Large-Area Transparent Opto-Electronics using 2D Materials

Research in 2D materials has increased dramatically since the first isolation of graphene in 2004, with diverse interdisciplinary studies. In the last few years, 2D material research expanded beyond graphene by the development of other 2D materials, such as monolayered transition metal dichalcogenides, black phosphorous, and Boron Nitride. There are hundreds of possible 2D crystals that can be isolated, with properties ranging from metallic, semi-metallic, semiconducting to insulating, depending on the material composition. Semiconducting 2D materials have attracting interest in next-generation electronics/opto-electronics such as transistors, photo-gated transistors, photo-detectors, solar cells, and light emitting devices (LEDs), molecular sensors and optical imaging sensors. The unique structural form of 2D materials provides several benefits over other existing materials: ultrathin, flexible, highly transparent, large surface to volume ratio, and 2D quantum confinement. High transparency LEDs are required for applications in transparent displays on glass panels. Many 2D based opto-electronic devices have used mechanical exfoliation from bulk crystals, but this is limited to small areas. Recent work on chemical vapour deposition (CVD) to grow wafer-scale 2D materials has opened up exciting opportunities for commercial exploitation and has accelerated the intensity of research in this field towards real applications. The vision of this proposal is to realize a new class of ultra-thin, flexible, large-area, transparent, high-sensitivity opto-electronic device arrays based on all 2D materials, with a focus on imaging sensors and LEDs. This will involve wafer-scale CVD synthesis of 2D materials including novel blue and green 2D semiconductors, optical spectroscopy to probe the interlayer interactions, atomic level structure-property correlations using advanced electron microscopy, and the nanoscale fabrication and testing of high efficiency devices.

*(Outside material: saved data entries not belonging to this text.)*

$ cat src/rtl/blockade_pkg.sv
// blockade_pkg: shared FSM states, ioctl indices, config addresses and game modes
package blockade_pkg;
    typedef enum logic [2:0] {BOOT, LOAD, DRAIN, HOLD, RUN} state_t;
    localparam logic [7:0] IDX_ROM = 8'd0;
    localparam logic [7:0] IDX_CFG = 8'd1;
    localparam logic [24:0] CFG_ADDR_MODE = 25'd0;
    localparam logic [24:0] CFG_ADDR_OVERLAY = 25'd1;
    localparam logic [1:0] GM_BLOCKADE = 2'd0;
    localparam logic [1:0] GM_COMOTION = 2'd1;
    localparam logic [1:0] GM_HUSTLE = 2'd2;
    localparam logic [1:0] GM_BLASTO = 2'd3;
endpackage
--- src/rtl/rv_pipe_pkg.sv ---
// Shared fetch-stage types and constants for the 64-bit pipeline.
package rv_pipe_pkg;
  typedef enum logic [1:0] {
    IDLE = 2'd0,
    REQ  = 2'd1,
    WAIT = 2'd2,
    FULL = 2'd3
  } fetch_state_t;

  localparam logic [31:0] NOP_INSTR   = 32'h0000_0013;
  localparam int          INSTR_BYTES = 4;
endpackage

--- src/rtl/fetch_skid_buf.sv ---
// One-entry {instr, pc} holding register for a response that lands while IF/ID is stalled.
module fetch_skid_buf
  import rv_pipe_pkg::*;
#(
  parameter int XLEN = 64,
  parameter int ILEN = 32
) (
  input  logic            clk,
  input  logic            rst,
  input  logic            load,
  input  logic            pop,
  input  logic            clear,
  input  logic [ILEN-1:0] instr_d,
  input  logic [XLEN-1:0] pc_d,
  output logic            vld,
  output logic [ILEN-1:0] instr_q,
  output logic [XLEN-1:0] pc_q
);
  always_ff @(posedge clk or negedge rst) begin
    if (!rst) begin
      vld     <= 1'b0;
      instr_q <= ILEN'(NOP_INSTR);
      pc_q    <= '0;
    end else if (clear) begin
      vld <= 1'b0;
    end else if (load) begin
      vld     <= 1'b1;
      instr_q <= instr_d;
      pc_q    <= pc_d;
    end else if (pop) begin
      vld <= 1'b0;
    end
  end
endmodule
File: src/rtl/core_pipe_ctrl_if.sv
// Signal bundle between the pipeline control unit and the front-end, issue and commit blocks.
// The slave modport is the control unit's view; the master modport is the surrounding core's view.
interface core_pipe_ctrl_if #(
  parameter int NUM_RSV   = 4,
  parameter int RSV_IDX_W = 2,
  parameter int PC_W      = 32,
  parameter int CNT_W     = 16
);
  logic                 dec_valid;
  logic [RSV_IDX_W-1:0] dec_rsv_sel;
  logic [NUM_RSV-1:0]   rsv_full;
  logic                 rob_full;
  logic                 rob_empty;
  logic                 regmng_full;
  logic                 commit_valid;
  logic                 commit_mispred;
  logic [PC_W-1:0]      commit_target;
  logic                 redirect_ack;
  logic                 halt_req;
  logic                 resume_req;

  logic                 fetch_en;
  logic                 dec_stall;
  logic                 fe_flush;
  logic [NUM_RSV-1:0]   rsv_flush;
  logic                 be_flush;
  logic                 redirect_valid;
  logic [PC_W-1:0]      redirect_pc;
  logic                 halted;
  logic [2:0]           state;
  logic [CNT_W-1:0]     stall_cnt;
  logic [CNT_W-1:0]     flush_cnt;

  modport slave (
    input  dec_valid, dec_rsv_sel, rsv_full, rob_full, rob_empty, regmng_full,
           commit_valid, commit_mispred, commit_target, redirect_ack,
           halt_req, resume_req,
    output fetch_en, dec_stall, fe_flush, rsv_flush, be_flush, redirect_valid,
           redirect_pc, halted, state, stall_cnt, flush_cnt
  );

  modport master (
    output dec_valid, dec_rsv_sel, rsv_full, rob_full, rob_empty, regmng_full,
           commit_valid, commit_mispred, commit_target, redirect_ack,
           halt_req, resume_req,
    input  fetch_en, dec_stall, fe_flush, rsv_flush, be_flush, redirect_valid,
           redirect_pc, halted, state, stall_cnt, flush_cnt
  );
endinterface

2D materials have been grown using chemical vapour deposition methods to expand the catalogue of available materials for semiconductor applications. This has included, graphene, hBN, MoS2, WS2, SnS2, PbI2, PdSe2, PtSe2, ReS2, and GaS. These variants of 2D materials have properties that expand metallic, semiconducting to insulating and this enabled the fabrication of ultrathin opto-electronics. The high performance light emitting devices were created with wafer scale uniformity, using layer by layer transfer, into a vertical tunnelling form. The mechanisms for degradation were elucidated, revealing thermally induced reactions with oxygen. A UV discriminating photodetector was produced using GaS and showed no response to visible light.

I have now terminated the project as I am leaving the UK to a new position in the USA.